── Supplied records
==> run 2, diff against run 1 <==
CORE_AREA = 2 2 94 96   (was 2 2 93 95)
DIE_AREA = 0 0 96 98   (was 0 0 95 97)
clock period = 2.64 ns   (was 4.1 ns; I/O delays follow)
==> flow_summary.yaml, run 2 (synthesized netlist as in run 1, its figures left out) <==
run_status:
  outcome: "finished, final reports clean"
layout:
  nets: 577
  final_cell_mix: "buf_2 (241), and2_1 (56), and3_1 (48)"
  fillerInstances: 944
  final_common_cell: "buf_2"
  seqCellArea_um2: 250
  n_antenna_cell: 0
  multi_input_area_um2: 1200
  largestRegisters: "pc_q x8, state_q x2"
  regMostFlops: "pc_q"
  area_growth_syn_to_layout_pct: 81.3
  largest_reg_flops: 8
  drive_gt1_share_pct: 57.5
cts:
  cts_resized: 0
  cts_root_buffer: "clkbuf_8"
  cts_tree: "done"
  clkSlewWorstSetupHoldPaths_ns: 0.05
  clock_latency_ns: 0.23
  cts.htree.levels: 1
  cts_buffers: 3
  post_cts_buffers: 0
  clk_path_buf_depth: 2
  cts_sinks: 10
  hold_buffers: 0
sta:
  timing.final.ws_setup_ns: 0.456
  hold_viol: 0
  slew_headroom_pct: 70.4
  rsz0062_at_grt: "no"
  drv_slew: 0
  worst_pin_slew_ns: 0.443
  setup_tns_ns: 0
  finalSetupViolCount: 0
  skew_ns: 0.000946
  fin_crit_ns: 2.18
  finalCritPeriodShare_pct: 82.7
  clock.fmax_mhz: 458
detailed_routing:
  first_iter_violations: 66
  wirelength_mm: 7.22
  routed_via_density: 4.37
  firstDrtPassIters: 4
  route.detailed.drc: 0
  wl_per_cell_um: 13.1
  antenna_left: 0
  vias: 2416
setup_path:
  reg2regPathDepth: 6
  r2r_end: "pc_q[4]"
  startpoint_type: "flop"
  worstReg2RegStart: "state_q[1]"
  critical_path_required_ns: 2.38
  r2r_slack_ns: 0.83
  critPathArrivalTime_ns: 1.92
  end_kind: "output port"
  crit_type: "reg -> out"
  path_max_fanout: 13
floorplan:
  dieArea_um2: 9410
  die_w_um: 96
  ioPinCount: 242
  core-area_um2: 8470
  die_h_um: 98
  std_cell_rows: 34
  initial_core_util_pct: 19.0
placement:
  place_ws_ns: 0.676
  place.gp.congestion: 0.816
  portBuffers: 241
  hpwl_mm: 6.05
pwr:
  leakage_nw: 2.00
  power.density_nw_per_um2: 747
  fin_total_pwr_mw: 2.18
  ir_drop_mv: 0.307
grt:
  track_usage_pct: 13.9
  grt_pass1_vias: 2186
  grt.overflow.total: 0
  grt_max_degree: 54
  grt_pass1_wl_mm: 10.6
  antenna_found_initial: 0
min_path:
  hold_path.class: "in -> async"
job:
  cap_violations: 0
**config.mk**
```make
export PLATFORM = sky130hd
export DESIGN_NAME = led_frame_scheduler
export DESIGN_NICKNAME = d
export VERILOG_FILES = /design/src/rtl/led_frame_scheduler.sv
export SDC_FILE = /design/constraint.sdc
export NUM_CORES = 1
export LEC_CHECK = 0
export ABC_AREA = 1
export CORE_UTILIZATION = 50
export DETAILED_ROUTE_END_ITERATION = 7
export PLACE_DENSITY = 0.7
export SLEW_MARGIN = 10
export SYNTH_ARGS = -nofsm -noshare
export SYNTH_HDL_FRONTEND = slang
export SYNTH_SLANG_ARGS = --single-unit
```
**constraint.sdc**
```tcl
create_clock -name balanced_clk -period 3.12 [get_ports balanced_clk]
set_clock_uncertainty 0.2 [all_clocks]
set_input_delay 0.468 -clock balanced_clk [delete_from_list [all_inputs] [get_ports balanced_clk]]
set_output_delay 0.468 -clock balanced_clk [all_outputs]
set_load 0.03 [all_outputs]
```
**src/rtl/led_frame_scheduler.sv**
```systemverilog
// led_frame_scheduler
// Buffers 12-bit RGB pixel words in a small FIFO and, on frame_start,
// serialises one 64-cycle slot per pixel (16-bit header, three
// zero-separated 12-bit colour fields, 9 trailing zeros), followed by a
// low latch gap and a one-cycle frame_done pulse. Drives the rec_data
// input of the first digital_control unit in the LED chain.

module led_frame_scheduler #(
  parameter int unsigned NUM_PIX    = 8,
  parameter int unsigned FIFO_DEPTH = 4,
  parameter int unsigned GAP_CYCLES = 128,
  parameter logic [15:0] HEADER     = 16'h7FFF
) (
  input  logic        balanced_clk,
  input  logic        rst_n,
  input  logic        pix_valid,
  output logic        pix_ready,
  input  logic [11:0] pix_r,
  input  logic [11:0] pix_g,
  input  logic [11:0] pix_b,
  input  logic        frame_start,
  output logic        ser_out,
  output logic        busy,
  output logic        frame_done,
  output logic        underrun
);

  localparam int unsigned PTR_W  = (FIFO_DEPTH > 1) ? $clog2(FIFO_DEPTH) : 1;
  localparam int unsigned CNT_W  = PTR_W + 1;
  localparam int unsigned GAP_W  = (GAP_CYCLES > 1) ? $clog2(GAP_CYCLES) : 1;
  localparam int unsigned WORD_W = 55;
  localparam int unsigned PIX_W  = 36;

  localparam logic [5:0]       LAST_DATA_BIT = 6'd54;
  localparam logic [5:0]       LAST_SLOT_BIT = 6'd63;
  localparam logic [7:0]       LAST_PIX      = 8'(NUM_PIX - 1);
  localparam logic [GAP_W-1:0] LAST_GAP      = GAP_W'(GAP_CYCLES - 1);
  localparam logic [CNT_W-1:0] FULL_CNT      = CNT_W'(FIFO_DEPTH);

  typedef enum logic [1:0] {
    IDLE,
    WAIT_PIX,
    SEND,
    GAP
  } state_t;

  // ---------------------------------------------------------------------
  // Pixel FIFO
  // ---------------------------------------------------------------------
  logic [PIX_W-1:0] fifo_mem [FIFO_DEPTH];
  logic [PTR_W-1:0] wr_ptr;
  logic [PTR_W-1:0] rd_ptr;
  logic [CNT_W-1:0] fifo_cnt;
  logic             fifo_empty;
  logic             fifo_full;
  logic             push;
  logic             pop;
  logic [PIX_W-1:0] head_pix;

  // ---------------------------------------------------------------------
  // Sequencer state
  // ---------------------------------------------------------------------
  state_t            state;
  logic [WORD_W-1:0] shifter;
  logic [WORD_W-1:0] slot_word;
  logic [5:0]        bit_cnt;
  logic [7:0]        pix_cnt;
  logic [GAP_W-1:0]  gap_cnt;
  logic              slot_end;
  logic              last_pix;

  assign fifo_empty = (fifo_cnt == '0);
  assign fifo_full  = (fifo_cnt == FULL_CNT);
  // Ready is forced low while reset is asserted so no word slips in.
  assign pix_ready  = rst_n && !fifo_full;
  assign push       = pix_valid && pix_ready;
  assign head_pix   = fifo_mem[rd_ptr];

  // Slot word is built straight from the FIFO head so a pop and the
  // shifter load happen on the same edge.
  assign slot_word = {HEADER, 1'b0, head_pix[35:24],
                      1'b0, head_pix[23:12],
                      1'b0, head_pix[11:0]};

  assign slot_end = (bit_cnt == LAST_SLOT_BIT);
  assign last_pix = (pix_cnt == LAST_PIX);

  // Pop decision: every state that loads the shifter takes the FIFO head.
  always_comb begin
    // NOTE: every signal assigned here gets a default first, so no path
    // leaves it unassigned and no latch is inferred.
    pop = 1'b0;
    case (state)
      IDLE:     pop = frame_start && !fifo_empty;
      WAIT_PIX: pop = !fifo_empty;
      SEND:     pop = slot_end && !last_pix && !fifo_empty;
      default:  pop = 1'b0;
    endcase
  end

  // FIFO pointers and occupancy; a simultaneous push and pop leave the
  // count unchanged.
  always_ff @(posedge balanced_clk) begin
    // NOTE: sequential state uses non-blocking assignments so every
    // register samples the pre-edge values of the others.
    if (!rst_n) begin
      wr_ptr   <= '0;
      rd_ptr   <= '0;
      fifo_cnt <= '0;
    end else begin
      if (push) wr_ptr <= wr_ptr + PTR_W'(1);
      if (pop)  rd_ptr <= rd_ptr + PTR_W'(1);
      case ({push, pop})
        2'b10:   fifo_cnt <= fifo_cnt + CNT_W'(1);
        2'b01:   fifo_cnt <= fifo_cnt - CNT_W'(1);
        default: fifo_cnt <= fifo_cnt;
      endcase
    end
  end

  // FIFO storage write port.
  always_ff @(posedge balanced_clk) begin
    // NOTE: the storage array has no reset; emptiness is tracked by the
    // pointers and count, so stale contents are never read out.
    if (push) fifo_mem[wr_ptr] <= {pix_r, pix_g, pix_b};
  end

  // Frame sequencer: slot serialisation, pixel/gap counting and all
  // registered outputs.
  always_ff @(posedge balanced_clk) begin
    if (!rst_n) begin
      state      <= IDLE;
      shifter    <= '0;
      bit_cnt    <= '0;
      pix_cnt    <= '0;
      gap_cnt    <= '0;
      ser_out    <= 1'b0;
      busy       <= 1'b0;
      frame_done <= 1'b0;
      underrun   <= 1'b0;
    end else begin
      busy       <= (state != IDLE);
      frame_done <= 1'b0;
      ser_out    <= 1'b0;

      case (state)
        IDLE: begin
          if (frame_start) begin
            pix_cnt <= '0;
            bit_cnt <= '0;
            if (!fifo_empty) begin
              shifter <= slot_word;
              state   <= SEND;
            end else begin
              state   <= WAIT_PIX;
            end
          end
        end

        WAIT_PIX: begin
          if (!fifo_empty) begin
            shifter <= slot_word;
            bit_cnt <= '0;
            state   <= SEND;
          end
        end

        SEND: begin
          ser_out <= (bit_cnt <= LAST_DATA_BIT) ? shifter[WORD_W-1] : 1'b0;
          shifter <= shifter << 1;
          bit_cnt <= bit_cnt + 6'd1;
          if (slot_end) begin
            if (last_pix) begin
              gap_cnt <= '0;
              state   <= GAP;
            end else begin
              pix_cnt <= pix_cnt + 8'd1;
              if (!fifo_empty) begin
                // Back-to-back slot: reload overrides the shift, bit_cnt
                // wraps 63 -> 0 on its own.
                shifter <= slot_word;
              end else begin
                underrun <= 1'b1;
                state    <= WAIT_PIX;
              end
            end
          end
        end

        GAP: begin
          gap_cnt <= gap_cnt + GAP_W'(1);
          if (gap_cnt == LAST_GAP) begin
            frame_done <= 1'b1;
            state      <= IDLE;
          end
        end

        default: state <= IDLE;
      endcase
    end
  end

endmodule

```
* Yosys cells after proc, flatten, opt, wreduce, memory -nomap -nowiden *
Memories as Yosys holds them, arrays and structs flattened. A register that Yosys moved wholly into a read port is not among the register bits.
Cells that the tools add are included.

operators by class
  $add $sub $neg = 7
  magnitude comparators = 1
  eq/ne operators = 16
  muxes and demuxes = 31
  bitwise gates (word level) = 1
  reductions and logical operators = 23

operators with widths
  kind                                           count
  two-way mux 55 bit                             5
  case mux 55 bit (3 select lines)               1
  two-way mux 8 bit                              3
  two-way mux 2 bit                              9
  case mux 6 bit (3 select lines)                1
  case mux 8 bit (2 select lines)                1
  two-way mux 7 bit                              2
  case mux 7 bit (2 select lines)                1
  two-way mux 6 bit                              2
  != test 2 bit, second input constant           6
  AND reduction 3 bit                            3
  adder 8 x 1 -> 8 bit, second input constant    1
  == test 8 x 3 -> 1 bit, second input constant  1
  case mux 2 bit (4 select lines)                1
  AND reduction 4 bit                            2
  nonzero test 2 bit                             4
  adder 7 x 1 -> 7 bit, second input constant    1
  == test 7 bit, second input constant           1
  adder 6 x 1 -> 6 bit, second input constant    1
  == test 2 bit, second input constant           3
  == test 6 bit, second input constant           1
  <= comparator 6 bit, second input constant     1
  case mux 3 bit (2 select lines)                1
  logical AND 1 bit                              5
  15 further kinds                               22

storage, ports and cells
  bits in registers = 89
  memory bits (writable) = 144
  bits of input ports = 40
  output and inout port bits = 5
  word-level logic and storage cells = 92
  memories = 1

memory list
  memory    depth  width  read ports  clocked after Yosys merged registers in  wr ports  RTL line  text
  fifo_mem  4      36     1           1                                        1         50        logic [PIX_W-1:0] fifo_mem [FIFO_DEPTH];

* Depth between registers and ports, before layout *
  word-level depth = 7
  gate-level depth with buffers = 17

* Least setup slack after synthesis *
OpenSTA, ideal clock, no wires.

  kind = input -> register
  from = input port rst_n
  to = memory fifo_mem[0][0], enable pin
  setup time = 0.429 ns
  arrival = 3.023 ns
  path slack = -0.532 ns
  stages = 4
  path through = clkinv_1 -> a21oi_1 -> nand2_1 -> nor2_1

between the ends
  word-level cells in the longest chain between the ends = 4

ends and longest elaborated chain
  item                                     RTL line  text
  start: declaration                       15        input logic rst_n,
  logical AND 1 bit                        75        assign pix_ready = rst_n && !fifo_full;
  named net pix_ready                      17        output logic pix_ready,
  logical AND 1 bit                        76        assign push = pix_valid && pix_ready;
  two-way mux 1 bit                        125       if (push) fifo_mem[wr_ptr] <= {pix_r, pix_g, pix_b};
  two-way mux 1 bit (implied by the code)  125
  end: declaration                         50

The timed path passes the listed nets, and every way through them passes these cells.

* Final worst setup path *
  from = register bit_cnt[1]
  to = register fifo_cnt[2]

between the ends
  word-level cells in the longest chain between the ends = 6
  elaborated cells on any way between the ends = 8

ends and longest elaborated chain
  item                                                                   RTL line  text
  start: declaration                                                     66        logic [5:0] bit_cnt;
  start signal: assignment                                               171       bit_cnt <= bit_cnt + 6'd1;
  == test 6 bit *                                                        85        assign slot_end = (bit_cnt == LAST_SLOT_BIT);
  logical AND 1 bit * (2 in a row)                                       96        SEND: pop = slot_end && !last_pix && !fifo_empty;
  case mux 1 bit (3 select lines) *                                      93        case (state)
  named net pop                                                          57        logic pop;
  == test 2 x 1 -> 1 bit or == test 2 bit (tied branches)                113       case ({push, pop})
  case mux 3 bit (2 select lines) or nonzero test 2 bit (tied branches)  --
  end signal: assignment                                                 114       2'b10: fifo_cnt <= fifo_cnt + CNT_W'(1);
  end signal: assignment                                                 115       2'b01: fifo_cnt <= fifo_cnt - CNT_W'(1);
  end signal: assignment                                                 116       default: fifo_cnt <= fifo_cnt;
  end: declaration                                                       53        logic [CNT_W-1:0] fifo_cnt;

The timed path passes the listed nets; every way through them passes the cells marked *.
A chain may end at the register's enable or synchronous reset.

==> results.cfg <==
[critical_path]
path_class = reg2reg
worst_path_largest_cell_delay_ns = 0.39
crit_fanout = 5
critPathSlowestCell = dfxtp_1
path_cells = ha_1 -> nand2_1 -> nor2_2 -> nand2_2 -> nand2_4 -> nand2_1 -> inv_1 -> nand2_1 -> inv_1 -> ha_1 -> inv_1 -> fa_1 -> a21oi_1 -> o21ai_0 -> o21ai_0 -> a21oi_1
critPathCaptureType = flop
cp_data_arrival_time_ns = 2.80
start_kind = flop
critPathTopFamily = adder cells
required_ns = 3.32
cp_num_buf_inv = 3

[global_routing]
grt_pass1_vias = 7196
antenna_found_initial = 0
grt_max_degree = 73
grt_use_total_pct = 20.4
grt_pass1_wl_mm = 35.6
grt.overflow.total = 0

[floorplan]
ios = 45
die_y_microns = 147
fp.dieW_microns = 147
start_util_pct = 51.5
core-area_sq_um = 20500
rows = 52
design.die.area_sq_um = 21700

[power]
irDropWorstVdd_mv = 0.492
p_seq_share_pct = 37.3
p_leak_nw = 5.39
comb_power_share_pct = 33.5
post-layout-total-power_w = 0.0105
p_sw_w = 0.00372
power.share.clock_pct = 29.3
swShare_pct = 35.3
p_int_w = 0.00680
pwr_density_cell_nw_per_um2 = 869

[yosys]
synthCells = 1237
synth_area_per_cell_sq_um = 8.53
yosysSeqAreaShare_pct = 58.2
synthTopCellsByArea = edfxtp_1 41%, dfxtp_1 17%, nand2_1 11%, inv_1 8.0%, nand3_1 5.8%
synth_cell_types = 33
yosys_register_bits = 235
ys_warn_count = 0
synth_nets = 1287
yosysTopAreaCellShare_pct = 41.0
syn_area_sq_um = 10600
yosysTopAreaCell = edfxtp_1

[final_layout]
layout.cells.non_filler = 1563
drive_gt1_share_pct = 6.26
final_area_sq_um = 12100
diodes = 0
fin_nets = 1323
area_delta_synth_final_pct = 14.7
final_util_pct = 59.1

[clock_network]
clkSlewWorstSetupHoldPaths_ns = 0.06
cts_buffers = 26
post_cts_resized = 0
htreeDepth = 1
clock-root-buffer = clkbuf_16
clock_sinks = 235
clock_latency_ns = 0.52
cts_tree = built
cts_setup_buffers = 0
hold_buffers = 0
cts.path.max_buffers = 3

[detailed_routing]
drc_errors = 0
ant_nets = 0
dr_total_vias = 7677
wl_per_cell_microns = 13.6
vias_per_cell = 4.91
drt_iter0_drc = 595
dr.pass1.iters = 7
drt_wl_total_mm = 21.2

[sta]
rsz0062_at_grt = no
fmax_ghz = 0.385
maxSlewHeadroom_pct = 44.0
hold_viol = 0
fin_crit_sh_pct = 83.3
worst_slew_pin_slew_ns = 0.839
slew_viol_final = 0
finalSetupViolations = 0
period_needed_ns = 2.60
totalNegativeSetupSlack_ns = 0

[flow_run]
max_cap_violations = 0

[placed_design]
placedCellCount = 1515
place_hpwl_mm = 11.9
port_buffers = 44
gp_congestion = 0.807
place_area_sq_um = 11200

[outcome]
status = completed

[hold_path]
hp-class = reg2reg
## sequential cells by signal (all words and copies together), names as in the netlist, 2 cells and up, named ones only
name	cells
shifter	55
fifo_cnt	3
pix_cnt	8
wr_ptr	2
state	2
gap_cnt	7
fifo_mem	144
bit_cnt	6
rd_ptr	2
## final cells by class
class	count	area (sq um)
fill	1748	8380
sequential	235	6150
multi-input combinational	715	3280
inverter	230	863
clock buffer	39	761
timing repair buffer	65	608
tap	270	338
clock inverter	9	116
## worst register-to-register path, stage by stage (launching register included)
cell,delay [ns]
dfxtp_1,0.39
ha_1,0.18
nand2_1,0.09
nor2_2,0.13
nand2_2,0.11
nand2_4,0.07
nand2_1,0.06
inv_1,0.07
nand2_1,0.09
inv_1,0.07
ha_1,0.13
inv_1,0.06
fa_1,0.38
a21oi_1,0.14
o21ai_0,0.11
o21ai_0,0.15
a21oi_1,0.05
## cell families (layout without fill, tap and decap cells)
| family | count (synthesis) | count (layout) | synth area share [%] |
|---|---|---|---|
| and+or+nand+nor | 613 | 613 | 24.8 |
| buffers and inverters | 287 | 343 | 11.0 |
| DFF | 235 | 235 | 58.2 |
| AOI/OAI and AO/OA | 89 | 89 | 4.42 |
| adders and majority gates | 10 | 10 | 1.26 |
| xor gates and xnor gates | 3 | 3 | 0.249 |
## power groups by stage
| stage | Clock [W] | Sequential [W] | Combinational, W |
|---|---|---|---|
| after floorplan | 0 | 0.00396 | 0.00282 |
| after global placement | 0 | 0.00397 | 0.00344 |
| after detailed placement | 0 | 0.00398 | 0.00351 |
| after CTS | 0.00313 | 0.00392 | 0.00354 |
| after global routing | 0.00327 | 0.00396 | 0.00403 |
| final | 0.00308 | 0.00392 | 0.00352 |
## Yosys cell counts (all sizes together)
master / instances
dfxtp: 91
o21bai: 2
xor2: 3
nand3: 125
nand3b: 2
nor2: 117
clkbuf: 28
fa: 1
inv: 228
a21o: 1
clkinv: 2
a21boi: 1
nor3: 4
o21ai: 34
a21oi: 51
or2: 2
buf: 29
nand4: 37
edfxtp: 144
nand2: 326
ha: 9
## metrics by stage
| stage | setup slack (ns) | hold slack, ns |
|---|---|---|
| finish | 0.522 | 0.240 |
| global route | 0.211 | 0.266 |
| CTS | 0.528 | 0.244 |
| detailed placement | 0.299 | 0.233 |
| global placement | 0.296 | 0.227 |
| floorplan | -0.532 | 0.220 |
## layout by cell type, fill, tap and decap left out, types with 3 or more instances in the layout
| master | instances |
|---|---|
| xor2_1 | 3 |
| o21ai_0 | 34 |
| nor2_1 | 109 |
| nor2_2 | 3 |
| nand2_2 | 3 |
| nand2_1 | 321 |
| inv_1 | 224 |
| clkinv_2 | 3 |
| clkbuf_1 | 8 |
| clkbuf_16 | 27 |
| a21oi_1 | 50 |
| buf_4 | 21 |
| dfxtp_1 | 90 |
| clkdlybuf4s50_1 | 43 |
| nand3_1 | 123 |
| clkbuf_8 | 4 |
| nand4_1 | 37 |
| clkinv_1 | 5 |
| inv_2 | 4 |
| bufinv_16 | 3 |
| edfxtp_1 | 144 |
| nor2_4 | 5 |
| ha_1 | 9 |
| nor3_1 | 4 |
## layer usage
layer,routed length [microns],track usage [%]
met1,9650,27.4
met2,9940,34.3
met3,1230,3.60
met4,390,4.95
met5,0,0
## path summary, 6_finish.rpt
path / start / to / slack (ns) / depth (start not counted)
worst max register to register: bit_cnt[1] / fifo_cnt[2] / 0.52 / 16
worst min-delay path: shifter[49] / shifter[50] / 0.24 / 2
worst max-delay path: bit_cnt[1] / fifo_cnt[2] / 0.52 / 16
worst min register to register: shifter[49] / shifter[50] / 0.24 / 2
Note: power is estimated with default switching activity, not from simulation.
────
#### Required work:
Produce only the lines from the line containing "setup_tns_ns: 0" through the line containing "r2r_slack_ns: 0.83", inclusive of both, exactly as they stand in the entries above.

#### Answer:
  setup_tns_ns: 0
  finalSetupViolCount: 0
  skew_ns: 0.000946
  fin_crit_ns: 2.18
  finalCritPeriodShare_pct: 82.7
  clock.fmax_mhz: 458
detailed_routing:
  first_iter_violations: 66
  wirelength_mm: 7.22
  routed_via_density: 4.37
  firstDrtPassIters: 4
  route.detailed.drc: 0
  wl_per_cell_um: 13.1
  antenna_left: 0
  vias: 2416
setup_path:
  reg2regPathDepth: 6
  r2r_end: "pc_q[4]"
  startpoint_type: "flop"
  worstReg2RegStart: "state_q[1]"
  critical_path_required_ns: 2.38
  r2r_slack_ns: 0.83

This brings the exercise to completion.